Quirke había sacado la pitillera y el encendedor.
– Pues sí -dijo-, es una manera de formularlo, digo yo.
En medio del miasma del humo azulado que se acumulaba encima de la mesa, el inspector lo escrutaba con una mirada velada.
– Una cosa le diré, señor Quirke, aunque tengo la sospecha de que usted sabe mucho más que yo en torno a este penoso asunto. ¿Dice que razón no me falta? -Quirke bajó la mirada y se concentró en los dedos, con los que enredaba sin soltar el encendedor-. Por ejemplo -siguió diciendo el inspector-, hay que tener en cuenta que la señorita Griffin, su sobrina, ha tenido una curiosa implicación en ciertos acontecimientos recientes, y trágicos, de los que ambos estamos sobradamente informados. ¿Qué estaba haciendo Leslie White en el piso de su sobrina, y, en ese mismo sentido, qué estaba haciendo allí Billy Hunt?
Quirke siguió dando vueltas y más vueltas al encendedor entre los dedos; pensó que Phoebe había hecho aquel mismo gesto, pero ¿dónde había sido, y cuándo?
– Mi sobrina -dijo, y poco faltó para que se trabucase con la palabra-, mi sobrina conoció a White por azar. Coincidieron un día a la entrada del Silver Swan, después de que Deirdre Hunt hubiese muerto.
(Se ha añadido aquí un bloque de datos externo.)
$ cat config.mk
export PLATFORM = sky130hd
export DESIGN_NAME = ssep_port
export DESIGN_NICKNAME = d
export VERILOG_FILES = /design/src/verilog/ssep_port.v /design/src/verilog/ssep_sync.v
export VERILOG_INCLUDE_DIRS = /design/src /design/src/verilog
export SDC_FILE = /design/constraint.sdc
export NUM_CORES = 1
export LEC_CHECK = 0
export ABC_CLOCK_PERIOD_IN_PS = 3420
export BUFFER_PORTS_ARGS = -buffer_cell sky130_fd_sc_hd__clkbuf_2
export CAP_MARGIN = 5
export CORE_MARGIN = 8
export CORE_UTILIZATION = 52
export DETAILED_ROUTE_END_ITERATION = 7
export PLACE_DENSITY_LB_ADDON = 0.2
export SYNTH_ARGS = -nofsm -noshare
export SYNTH_HDL_FRONTEND = slang
export SYNTH_SLANG_ARGS = --single-unit
$ cat constraint.sdc
create_clock -name ref_clk -period 3.42 [get_ports ref_clk]
set_clock_uncertainty 0.15 [all_clocks]
set_input_delay 0.855 -clock ref_clk [delete_from_list [all_inputs] [get_ports ref_clk]]
set_output_delay 0.855 -clock ref_clk [all_outputs]
set_load 0.05 [all_outputs]
$ cat src/verilog/ssep_consts.vh
// ssep_consts.vh: register map, field positions and reset values
// of the synchronous serial expansion port.
// assumes a 32-bit APB slave; indices are word indices (byte = 4 x index).
`ifndef SSEP_CONSTS_VH
`define SSEP_CONSTS_VH

// register word indices
`define SSEP_IDX_CTRL   10'h02a
`define SSEP_IDX_FLAGS  10'h02b
`define SSEP_IDX_BYTE   10'h02c

// control register fields
`define SSEP_CTL_RATE_LO 0
`define SSEP_CTL_RATE_HI 1
`define SSEP_CTL_PHASE   2
`define SSEP_CTL_IDLE    3
`define SSEP_CTL_ROLE    4
`define SSEP_CTL_ORDER   5
`define SSEP_CTL_ENABLE  6
`define SSEP_CTL_NOFAULT 7

// flags register fields
`define SSEP_FLG_FAULT 4
`define SSEP_FLG_OVF   5
`define SSEP_FLG_WRITE_COLLISION_FLAG  6
`define SSEP_FLG_DONE  7

// reset values
`define SSEP_CTRL_RST 8'h00
`define SSEP_BYTE_RST 8'h00

// half periods of the shift clock in system clocks (ratio / 2)
`define SSEP_HALF_DIV4  6'h02
`define SSEP_HALF_DIV8  6'h04
`define SSEP_HALF_DIV16 6'h08
`define SSEP_HALF_DIV64 6'h20

// shift clock edges in one byte, last edge index
`define SSEP_LAST_EDGE 4'hf
`define SSEP_LAST_BIT  4'h7

`endif

$ cat src/verilog/ssep_port.v
// ssep_port.v: synchronous serial expansion port, master or slave,
// with an APB register slave for control, flags and data byte.
// assumes one 25 MHz clock; pins and link clock are asynchronous and
// pass two flip-flops; the pad logic resolves pin, output and enable.
`timescale 1ns/1ps
`include "ssep_consts.vh"

// Summary of operation
// - master rate is clock divided 4/8/16/64
// - slave ignores rate, master clock max fc/4
// - master emits exactly eight clock pulses
// - order bit: 0 bit7 first, 1 bit0
// - control bit 3: clock idle low/high
// - control bit 2 selects clock phase
// - disable waits for running transfer end
// - master data write starts byte exchange
// - write while busy dropped, collision flag
// - collision cleared by flags then data
// - overflow reads zero in master mode
// - slave byte while done set: overflow
// - overflow cleared by access pair, master
// - shift out and in simultaneously
// - slave deselected ignores clock, no capture
// - change on one edge, sample opposite
// - master drives out-line, slave in-line reversed
// - clock pin output master, input slave
// - slave data out enabled with port
// - phase 0: first bit half period early
// - phase 1: data changes at first edge
// - done set after last shift, interrupt
// - shift register holds received byte after
module ssep_port (
  // clock and reset
  input  wire        ref_clk,
  input  wire        sys_rst,
  // apb slave
  input  wire [11:0] paddr,
  input  wire        psel,
  input  wire        penable,
  input  wire        pwrite,
  input  wire [31:0] pwdata,
  output reg  [31:0] prdata,
  output wire        pready,
  output wire        pslverr,
  // serial clock pin
  input  wire        sclk_i,
  output wire        sclk_o,
  output wire        sclk_oe,
  // master-out data pin
  input  wire        mosi_i,
  output wire        mosi_o,
  output wire        mosi_oe,
  // master-in data pin
  input  wire        miso_i,
  output wire        miso_o,
  output wire        miso_oe,
  // slave select, active low
  input  wire        ss_n_i,
  // transfer done event
  output wire        xfer_irq
);

  // control and flags
  reg  [7:0] ctrl_q;
  reg        done_q;
  reg        done_prev_q;
  reg        write_collision_flag_q;
  reg        ovf_q;
  reg        arm_q;
  reg        port_on_q;
  // shift engine
  reg  [7:0] sr_q;
  reg        out_q;
  reg        run_q;
  reg  [3:0] edge_cnt_q;
  reg  [5:0] div_q;
  reg        sclk_q;
  reg  [3:0] sbit_q;
  reg        sclk_prev_q;
  // late capture of the master input line, and the end-of-byte tail
  reg        smp1_q;
  reg        smp2_q;
  reg        fin1_q;
  reg        fin2_q;
  reg [31:0] prdata_q;

  wire [3:0] pins_s;
  wire       sclk_s;
  wire       mosi_s;
  wire       miso_s;
  wire       ss_n_s;

  // pins cross into the clock domain before any logic sees them
  ssep_sync #(
    .WIDTH (4)
  ) u_sync (
    .clk      (ref_clk),
    .rst      (sys_rst),
    .async_in ({ss_n_i, miso_i, mosi_i, sclk_i}),
    .sync_out (pins_s)
  );

  assign sclk_s = pins_s[0];
  assign mosi_s = pins_s[1];
  assign miso_s = pins_s[2];
  assign ss_n_s = pins_s[3];

  // control fields
  // phase from bit 2
  wire       phase     = ctrl_q[`SSEP_CTL_PHASE];
  wire       idle_lvl  = ctrl_q[`SSEP_CTL_IDLE];
  wire       is_master = ctrl_q[`SSEP_CTL_ROLE];
  wire       lsb_first = ctrl_q[`SSEP_CTL_ORDER];
  wire [1:0] rate      = ctrl_q[`SSEP_CTL_RATE_HI:`SSEP_CTL_RATE_LO];

  function [5:0] half_of;
    input [1:0] code;
    begin
      case (code)
        2'b00:   half_of = `SSEP_HALF_DIV4;
        2'b01:   half_of = `SSEP_HALF_DIV8;
        2'b10:   half_of = `SSEP_HALF_DIV16;
        default: half_of = `SSEP_HALF_DIV64;
      endcase
    end
  endfunction

  function out_bit;
    input [7:0] v;
    input       lsb;
    begin
      out_bit = lsb ? v[0] : v[7];
    end
  endfunction

  function [7:0] shift_in;
    input [7:0] v;
    input       lsb;
    input       b;
    begin
      shift_in = lsb ? {b, v[7:1]} : {v[6:0], b};
    end
  endfunction

  // apb decode; zero wait states, unmapped word gives an error
  wire [9:0] widx    = paddr[11:2];
  wire       hit_ctl = (widx == `SSEP_IDX_CTRL);
  wire       hit_flg = (widx == `SSEP_IDX_FLAGS);
  wire       hit_byt = (widx == `SSEP_IDX_BYTE);
  wire       mapped  = (paddr[1:0] == 2'b00) & (hit_ctl | hit_flg | hit_byt);
  wire       access  = psel & penable;
  wire       wr_ctl  = access & pwrite & mapped & hit_ctl;
  wire       rd_flg  = access & ~pwrite & mapped & hit_flg;
  wire       acc_byt = access & mapped & hit_byt;
  wire       wr_byt  = acc_byt & pwrite;

  assign pready  = 1'b1;
  assign pslverr = access & ~mapped;

  wire [7:0] flags_rd = {done_q, write_collision_flag_q, ovf_q & ~is_master, 5'h00};

  // slave framing
  // slave ignores rate
  wire slave_act = port_on_q & ~is_master & ~ss_n_s;
  wire s_edge    = sclk_s ^ sclk_prev_q;
  wire s_lead    = s_edge & (sclk_s != idle_lvl);
  // sample on leading edge for phase 0, trailing for phase 1
  wire s_sample  = s_edge & (s_lead ^ phase);

  // master timing
  wire m_tick    = run_q & (div_q == half_of(rate) - 6'h01);
  // even edge index is a leading edge
  wire m_sample  = ~edge_cnt_q[0] ^ phase;

  // master input bit, taken two cycles after its sample edge
  // the synchroniser delays miso by two clocks, so at the fastest rate
  // a capture at the sample tick itself would still see the previous bit
  wire [7:0] sr_shift  = smp2_q ? shift_in(sr_q, lsb_first, miso_s) : sr_q;

  // transfer in progress, also a selected phase-0 slave
  // the late-capture tail counts as busy so no write lands mid-shift
  wire xfer_busy = run_q | fin1_q | fin2_q | (sbit_q != 4'h0) |
                   (port_on_q & ~is_master & ~phase & ~ss_n_s);

  // read data registered in the setup cycle
  always @* begin
    prdata = prdata_q;
  end

  // capture read data before the access phase
  always @(posedge ref_clk) begin
    if (sys_rst) begin
      prdata_q <= 32'h00000000;
    end else if (psel & ~penable & ~pwrite) begin
      if (hit_ctl & mapped)
        prdata_q <= {24'h000000, ctrl_q};
      else if (hit_flg & mapped)
        prdata_q <= {24'h000000, flags_rd};
      else if (hit_byt & mapped)
        prdata_q <= {24'h000000, sr_q};
      else
        prdata_q <= 32'h00000000;
    end
  end

  // control register, flags and the access-pair clear
  always @(posedge ref_clk) begin
    if (sys_rst) begin
      ctrl_q      <= `SSEP_CTRL_RST;
      port_on_q   <= 1'b0;
      done_prev_q <= 1'b0;
      arm_q       <= 1'b0;
    end else begin
      done_prev_q <= done_q;
      if (wr_ctl)
        ctrl_q <= pwdata[7:0];
      if (!xfer_busy)
        port_on_q <= ctrl_q[`SSEP_CTL_ENABLE];
      // flags read arms, data access fires
      if (rd_flg)
        arm_q <= 1'b1;
      else if (acc_byt)
        arm_q <= 1'b0;
    end
  end

  // shift register, master and slave engines; sets come after clears
  always @(posedge ref_clk) begin
    if (sys_rst) begin
      done_q      <= 1'b0;
      write_collision_flag_q      <= 1'b0;
      ovf_q       <= 1'b0;
      sr_q        <= `SSEP_BYTE_RST;
      out_q       <= 1'b0;
      run_q       <= 1'b0;
      edge_cnt_q  <= 4'h0;
      div_q       <= 6'h00;
      sclk_q      <= 1'b0;
      sbit_q      <= 4'h0;
      sclk_prev_q <= 1'b0;
      smp1_q      <= 1'b0;
      smp2_q      <= 1'b0;
      fin1_q      <= 1'b0;
      fin2_q      <= 1'b0;
    end else begin
      sclk_prev_q <= sclk_s;
      // late-capture pipeline: sample edges and the last edge, two deep
      smp1_q      <= m_tick & m_sample;
      smp2_q      <= smp1_q;
      fin1_q      <= m_tick & (edge_cnt_q == `SSEP_LAST_EDGE);
      fin2_q      <= fin1_q;
      if (acc_byt & arm_q) begin
        done_q <= 1'b0;
        write_collision_flag_q <= 1'b0;
        ovf_q  <= 1'b0;
      end
      if (is_master)
        ovf_q <= 1'b0;
      if (!run_q)
        sclk_q <= idle_lvl;
      if (wr_byt & xfer_busy) begin
        write_collision_flag_q <= 1'b1;
      end else if (wr_byt) begin
        sr_q <= pwdata[7:0];
        if (is_master & port_on_q) begin
          run_q      <= 1'b1;
          edge_cnt_q <= 4'h0;
          div_q      <= 6'h00;
          // phase 0 shows first bit now
          if (!phase)
            out_q <= out_bit(pwdata[7:0], lsb_first);
        end
      end
      if (run_q) begin
        if (m_tick) begin
          div_q      <= 6'h00;
          edge_cnt_q <= edge_cnt_q + 4'h1;
          sclk_q     <= ~sclk_q;
          if (!m_sample)
            out_q <= out_bit(sr_shift, lsb_first);
          if (edge_cnt_q == `SSEP_LAST_EDGE)
            run_q <= 1'b0;
        end else begin
          div_q <= div_q + 6'h01;
        end
      end
      if (smp2_q)
        sr_q <= sr_shift;
      if (fin2_q)
        done_q <= 1'b1;
      if (!slave_act) begin
        sbit_q <= 4'h0;
      end else if (s_sample) begin
        sr_q   <= shift_in(sr_q, lsb_first, mosi_s);
        sbit_q <= sbit_q + 4'h1;
        if (sbit_q == `SSEP_LAST_BIT) begin
          sbit_q <= 4'h0;
          done_q <= 1'b1;
          if (done_q & ~(acc_byt & arm_q))
            ovf_q <= 1'b1;
        end
      end else if (s_edge) begin
        out_q <= out_bit(sr_q, lsb_first);
      end else if (~phase & (sbit_q == 4'h0) & ~wr_byt) begin
        // phase 0 slave presents first bit early
        out_q <= out_bit(sr_q, lsb_first);
      end
    end
  end

  assign sclk_oe = port_on_q & is_master;
  assign sclk_o  = sclk_q;

  assign mosi_oe = port_on_q & is_master;
  assign mosi_o  = out_q;

  assign miso_oe = port_on_q & ~is_master;
  assign miso_o  = out_q;

  assign xfer_irq = done_q & ~done_prev_q;

endmodule // ssep_port
==> config.mk <==
export PLATFORM = sky130hd
export DESIGN_NAME = sms_ctrl
export DESIGN_NICKNAME = d
export VERILOG_FILES = /design/src/hdl/sms_pkg.sv /design/src/hdl/sms_wait_timer.sv /design/src/hdl/sms_ctrl.sv
export SDC_FILE = /design/constraint.sdc
export NUM_CORES = 1
export LEC_CHECK = 0
export ABC_AREA = 1
export ABC_CLOCK_PERIOD_IN_PS = 1600
export BUFFER_PORTS_ARGS = -buffer_cell sky130_fd_sc_hd__buf_2
export CAP_MARGIN = 20
export CORE_MARGIN = 2
export CORE_UTILIZATION = 25
export DETAILED_ROUTE_END_ITERATION = 6
export GPL_TIMING_DRIVEN = 0
export HOLD_SLACK_MARGIN = 0.1
export PLACE_DENSITY = 0.51
export SLEW_MARGIN = 10
export SYNTH_ARGS = -nofsm -noshare
export SYNTH_HDL_FRONTEND = slang
export SYNTH_SLANG_ARGS = --single-unit
==> constraint.sdc <==
create_clock -name clk_sys -period 1.6 [get_ports clk_sys]
set_input_delay 0.08 -clock clk_sys [delete_from_list [all_inputs] [get_ports clk_sys]]
set_output_delay 0.08 -clock clk_sys [all_outputs]
set_load 0.02 [all_outputs]
==> src/hdl/sms_pkg.sv <==
// shared constants and types of the deep-sleep standby controller
package sms_pkg;
  localparam int CLK_PERIOD_NS = 100;
  localparam int HOLD_TIME_NS = 5000;
  localparam int HOLD_CYCLES = (HOLD_TIME_NS + CLK_PERIOD_NS - 1) / CLK_PERIOD_NS;
  localparam int HOLD_W = 7;
  localparam int SETTLE_W = 16;
  localparam int SETTLE_SEL_MAX = 4;

  localparam logic [1:0] IDX_CTRL = 2'h0;
  localparam logic [1:0] IDX_CLKSEL = 2'h1;
  localparam logic [1:0] IDX_STATUS = 2'h2;

  localparam int CTRL_SETTLE_LSB = 0;
  localparam int CTRL_AMP = 3;
  localparam int CTRL_LSRUN = 4;
  localparam int CTRL_W = 5;
  localparam logic [4:0] CTRL_RESET = 5'h10;

  localparam int CSEL_TA_EXT = 0;
  localparam int CSEL_TB_EXT = 1;
  localparam int CSEL_AUX_LSB = 2;
  localparam int CSEL_ASYNC_TA = 5;
  localparam int CSEL_CSP_EXT = 6;
  localparam int CSEL_W = 7;
  localparam logic [6:0] CSEL_RESET = 7'h00;

  localparam logic [2:0] AUX_LS = 3'h0;
  localparam logic [2:0] AUX_LS_DIV7 = 3'h1;
  localparam logic [2:0] AUX_LS_DIV9 = 3'h2;

  localparam logic [1:0] SRC_FAST = 2'h0;
  localparam logic [1:0] SRC_CRYSTAL = 2'h1;
  localparam logic [1:0] SRC_EXTMAIN = 2'h2;

  typedef enum logic [3:0] {
    ST_RUN = 4'b0001,
    ST_LIGHT = 4'b0010,
    ST_DEEP = 4'b0100,
    ST_SETTLE = 4'b1000
  } sms_state_e;
endpackage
Imagino que tuvo lástima de él -alzó la mirada y se encontró con los ojos entornados del policía-. Es joven. Tiende a tratar con simpatía a los demás. El la llevó al Grafton Café a tomar un té por la tarde. Así se conocieron e iniciaron una relación de amistad. Cuando Kreutz ordenó a estos tipos que le dieran una paliza…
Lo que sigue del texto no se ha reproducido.